- **What this task involves**
Copy out the data line by line exactly, from its start to the line bearing "export DESIGN_NICKNAME = d", inclusive.

- **The input**

===== src/design/rgs_pkg.sv =====
package rgs_pkg;

  localparam int DEPTH   = 1024;
  localparam int MAX_RUN = 64;

  localparam int ADDR_W = (DEPTH > 1) ? $clog2(DEPTH) : 1;
  localparam int IDX_W  = 11;
  localparam int RUN_W  = 7;
  localparam int DATA_W = 64;
  // A run position can go past the widest index by up to MAX_RUN - 1.
  localparam int POS_W  = IDX_W + 1;

  localparam logic OP_WRITE = 1'b0;
  localparam logic OP_READ  = 1'b1;

  typedef struct packed {
    logic              op;
    logic [IDX_W-1:0]  index;
    logic [RUN_W-1:0]  run_length;
    logic [DATA_W-1:0] data;
    logic              list_end;
  } in_t;

  typedef struct packed {
    logic [DATA_W-1:0] value;
    logic              run_last;
    logic              list_last;
    logic              bad_index;
  } out_t;

  typedef struct packed {
    logic run_last;
    logic list_last;
    logic bad_index;
  } meta_t;

endpackage


===== src/design/rgs_out_queue.sv =====
module rgs_out_queue (
  input  logic          clk,
  input  logic          rst_n,
  input  logic          push,
  input  rgs_pkg::out_t push_word,
  output logic [1:0]    occ,
  output logic          out_valid,
  input  logic          out_ready,
  output rgs_pkg::out_t out_data
);
  import rgs_pkg::*;

  out_t       ent_r [2];
  logic       wr_ptr_r, wr_ptr_nxt;
  logic       rd_ptr_r, rd_ptr_nxt;
  logic [1:0] cnt_r, cnt_nxt;
  logic       pop;

  assign out_valid = (cnt_r != 2'd0);
  assign out_data  = ent_r[rd_ptr_r];
  assign occ       = cnt_r;
  assign pop       = out_valid && out_ready;

  always_comb begin
    wr_ptr_nxt = push ? ~wr_ptr_r : wr_ptr_r;
    rd_ptr_nxt = pop ? ~rd_ptr_r : rd_ptr_r;
    cnt_nxt    = cnt_r + {1'b0, push} - {1'b0, pop};
  end

  always_ff @(posedge clk) begin
    if (!rst_n) begin
      wr_ptr_r <= 1'b0;
      rd_ptr_r <= 1'b0;
      cnt_r    <= 2'd0;
    end else begin
      wr_ptr_r <= wr_ptr_nxt;
      rd_ptr_r <= rd_ptr_nxt;
      cnt_r    <= cnt_nxt;
    end
  end

  always_ff @(posedge clk) begin
    if (push) begin
      ent_r[wr_ptr_r] <= push_word;
    end
  end

endmodule


===== config.mk =====
export PLATFORM = sky130hd
export DESIGN_NAME = rgs_out_queue
export DESIGN_NICKNAME = d
export VERILOG_FILES = /design/src/design/rgs_pkg.sv /design/src/design/rgs_out_queue.sv
export SDC_FILE = /design/constraint.sdc
export NUM_CORES = 1
export LEC_CHECK = 0
export CAP_MARGIN = 15
export CORE_MARGIN = 8
export CORE_UTILIZATION = 40
export CTS_CLUSTER_SIZE = 20
export DETAILED_ROUTE_END_ITERATION = 10
export DONT_BUFFER_PORTS = 1
export SLEW_MARGIN = 30
export SYNTH_ARGS = -nofsm -noshare
export SYNTH_HDL_FRONTEND = slang
export SYNTH_SLANG_ARGS = --single-unit
export TNS_END_PERCENT = 30

===== constraint.sdc =====
create_clock -name clk -period 6.1 [get_ports clk]
set_clock_uncertainty 0.2 [all_clocks]
set_input_delay 0.61 -clock clk [delete_from_list [all_inputs] [get_ports clk]]
set_output_delay 0.61 -clock clk [all_outputs]
set_load 0.03 [all_outputs]

==> flow_metrics.env <==
export IMPL_max_stage_delay_ns=0.69
export IMPL_crit_chain="buf_16 > mux2_2"
export IMPL_cpMaxStageDelayCell="dfxtp_4"
export IMPL_netlist_area_leader_share=0.776
export IMPL_drc=0
export IMPL_post_cts_buffers=0
export IMPL_status="finished clean"
export IMPL_cp_end_kind="primary output"
export IMPL_layout_drive_gt1_share=0.395
export IMPL_viasPerCell=4.82
export IMPL_path_max_fanout=38
export IMPL_cts_clk_slew_worst_paths_ns=0.06
export IMPL_combPwrFrac=0.180
export IMPL_synthesis_instances=230
export IMPL_final_cell_mix="edfxtp_1, mux2_2, mux2_4, clkbuf_16, bufinv_16"
export IMPL_critPathArrivalTime_ns=1.90
export IMPL_min_delay_path_depth=0
export IMPL_grt_util_all_layers=0.109
export IMPL_r2r_cells=2
export IMPL_nets=318
export IMPL_cts_htree_levels=4
export IMPL_synth_area_leaders="edfxtp_1, mux2_4, mux2_2, dfxtp_1, buf_6"
export IMPL_avgSynthCellArea_um2=22.5
export IMPL_synth_fp_nets=303
export IMPL_switchingPower_uw=745
export IMPL_crit_required_ns=5.29
export IMPL_cts_hold_buf=0
export IMPL_die_w_um=130
export IMPL_drt_iter0_drc=95
export IMPL_fmax_mhz=368
export IMPL_ff2ff_setup_slack_ns=4.10
export IMPL_post_cts_resized=0
export IMPL_final_fill_count=1089
export IMPL_ir_drop_v=0.000262
export IMPL_place_hpwl_um=5980
export IMPL_setup_violations_final=0
export IMPL_die_y_um=130
export IMPL_clkLatencyLatePin_ns=0.40
export IMPL_sw_frac_of_total=0.266
export IMPL_grt_pass1_vias=2225
export IMPL_rsz0062_at_grt="false"
export IMPL_cts_tree="done"
export IMPL_slew_headroom=0.370
export IMPL_leakagePower_uw=0.00206
export IMPL_p_int_uw=2060
export IMPL_numCtsBuffers=17
export IMPL_fin_util=0.480
export IMPL_synth_top_area_cell="edfxtp_1"
export IMPL_dieArea_mm2=0.0169
export IMPL_maxSlewViolCount=0
export IMPL_wl_um=9070
export IMPL_gp_congestion=0.638
export IMPL_start_util=0.411
export IMPL_grt_max_degree=68
export IMPL_final_common_cell="edfxtp_1"
export IMPL_p_total_uw=2800
export IMPL_hold_class="input port to flop"
export IMPL_power_density_mw_per_mm2=462
export IMPL_ys_ff_latch=139
export IMPL_final_setup_tns_ns=0
export IMPL_coreArea_mm2=0.0126
export IMPL_clock_sinks=139
export IMPL_rows=41
export IMPL_io_pins=141
export IMPL_post_drt_wl_per_cell_um=21.1
export IMPL_antenna_found_initial=1
export IMPL_yosysUniqueCellTypes=17
export IMPL_ant_nets=0
export IMPL_maxCapViolations=0
export IMPL_root_buffer="clkbuf_16"
export IMPL_antenna_cells_inserted=0
export IMPL_cts_buffer_depth=2
export IMPL_finalHoldViolations=0
export IMPL_start_kind="flop"
export IMPL_portBuffers=0
export IMPL_synth_area_mm2=0.00518
export IMPL_fin_crit_ns=2.71
export IMPL_syn2layout_area_growth_pct=16.9
export IMPL_clock_power_share=0.401
export IMPL_overflow=0
export IMPL_worstMarginPinSlew_ns=0.945
export IMPL_fin_crit_sh=0.445
export IMPL_yosysWarnings=0
export IMPL_p_seq_frac=0.419
export IMPL_ys_seq_area_frac=0.795
export IMPL_grt_first_pass_wirelength_um=13000
export IMPL_crit_type="flop to primary output"
export IMPL_firstDrtPassIters=4
export IMPL_vias=2074
-- routing by layer --
layer,wire [µm],vias up,global-route usage,part of all wire
met4,116,2,0.0492,0.013
met3,1280,12,0.0787,0.14
met2,4480,92,0.175,0.49
met1,3180,1035,0.104,0.35
li1,-,933,-,-
met5,13,-,0,0.0014
-- critical path: cells and delay by family (launching register included) --
family	cells	cell delay, ns
multiplexers	1	0.47
buffers and inverters	1	0.29
flip-flops	1	0.69
-- final timing paths --
path	startpoint	to
hold reg to reg	rd_ptr_r$_SDFFE_PN0P_	flop
hold / removal	push_word[35]	ent_r[0][35]$_DFFE_PP_
setup / recovery	flop	out_data[1]
setup reg to reg	wr_ptr_r$_SDFFE_PN0P_	ent_r[0][4]$_DFFE_PP_
-- sequential cells by signal (all words and copies together) (netlist names), named ones only --
register,count
rd_ptr_r,1
wr_ptr_r,1
ent_r,134
occ,2
-- power groups by stage --
stage	Sequential, µW	Clock [µW]	Combinational (µW)
2_1_floorplan	1160	0	485
3_3_place_gp	1230	0	469
3_5_place_dp	1200	0	517
4_1_cts	1180	1150	520
5_1_grt	1180	1190	530
6_report	1170	1120	505
-- cell type report --
type,instances,area [µm²],share of cell area
sequential,139,4130,0.681
multi-input combinational,82,1010,0.166
clock buffer,18,429,0.0708
clock inverter,14,225,0.0372
tap,172,215,0.0355
timing repair buffer,3,50.0,0.00826
inverter,2,7.51,0.00124
-- cell families after synthesis --
family / after synthesis / synth area share
AND/OR/NAND/NOR: 8 / 0.00917
buffers and inverters: 9 / 0.0123
XOR/XNOR: 1 / 0.00434
flip-flops: 139 / 0.795
AO/OA/AOI/OAI: 2 / 0.00289
multiplexers: 69 / 0.171
adder cells (fa/ha/maj): 2 / 0.00483
-- cells in the mapped netlist (all sizes together) --
cell type,instances
mux2i,2
xnor3,1
o21a,2
nand2,1
ha,2
nor2b,3
inv,2
and2,2
dfxtp,5
nand2b,1
or2,1
buf,7
edfxtp,134
mux2,67
-- stage by stage --
| step | setup slack [ns] | area (µm²) | std cells | hold slack (ns) |
|---|---|---|---|---|
| final | 3.39 | 6060 | 430 | 0.0970 |
| after global routing | 3.29 | 6060 | 430 | 0.0662 |
| after CTS | 3.33 | 6060 | 430 | 0.0729 |
| after detailed placement | 3.76 | 5410 | 398 | 0.270 |
| after global placement | 3.47 | 5370 | 396 | 0.252 |
| after floorplan | 1.82 | 5180 | 230 | 0.252 |
Note: power is estimated with default switching activity, not from simulation.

- **Written response**
===== src/design/rgs_pkg.sv =====
package rgs_pkg;

  localparam int DEPTH   = 1024;
  localparam int MAX_RUN = 64;

  localparam int ADDR_W = (DEPTH > 1) ? $clog2(DEPTH) : 1;
  localparam int IDX_W  = 11;
  localparam int RUN_W  = 7;
  localparam int DATA_W = 64;
  // A run position can go past the widest index by up to MAX_RUN - 1.
  localparam int POS_W  = IDX_W + 1;

  localparam logic OP_WRITE = 1'b0;
  localparam logic OP_READ  = 1'b1;

  typedef struct packed {
    logic              op;
    logic [IDX_W-1:0]  index;
    logic [RUN_W-1:0]  run_length;
    logic [DATA_W-1:0] data;
    logic              list_end;
  } in_t;

  typedef struct packed {
    logic [DATA_W-1:0] value;
    logic              run_last;
    logic              list_last;
    logic              bad_index;
  } out_t;

  typedef struct packed {
    logic run_last;
    logic list_last;
    logic bad_index;
  } meta_t;

endpackage


===== src/design/rgs_out_queue.sv =====
module rgs_out_queue (
  input  logic          clk,
  input  logic          rst_n,
  input  logic          push,
  input  rgs_pkg::out_t push_word,
  output logic [1:0]    occ,
  output logic          out_valid,
  input  logic          out_ready,
  output rgs_pkg::out_t out_data
);
  import rgs_pkg::*;

  out_t       ent_r [2];
  logic       wr_ptr_r, wr_ptr_nxt;
  logic       rd_ptr_r, rd_ptr_nxt;
  logic [1:0] cnt_r, cnt_nxt;
  logic       pop;

  assign out_valid = (cnt_r != 2'd0);
  assign out_data  = ent_r[rd_ptr_r];
  assign occ       = cnt_r;
  assign pop       = out_valid && out_ready;

  always_comb begin
    wr_ptr_nxt = push ? ~wr_ptr_r : wr_ptr_r;
    rd_ptr_nxt = pop ? ~rd_ptr_r : rd_ptr_r;
    cnt_nxt    = cnt_r + {1'b0, push} - {1'b0, pop};
  end

  always_ff @(posedge clk) begin
    if (!rst_n) begin
      wr_ptr_r <= 1'b0;
      rd_ptr_r <= 1'b0;
      cnt_r    <= 2'd0;
    end else begin
      wr_ptr_r <= wr_ptr_nxt;
      rd_ptr_r <= rd_ptr_nxt;
      cnt_r    <= cnt_nxt;
    end
  end

  always_ff @(posedge clk) begin
    if (push) begin
      ent_r[wr_ptr_r] <= push_word;
    end
  end

endmodule


===== config.mk =====
export PLATFORM = sky130hd
export DESIGN_NAME = rgs_out_queue
export DESIGN_NICKNAME = d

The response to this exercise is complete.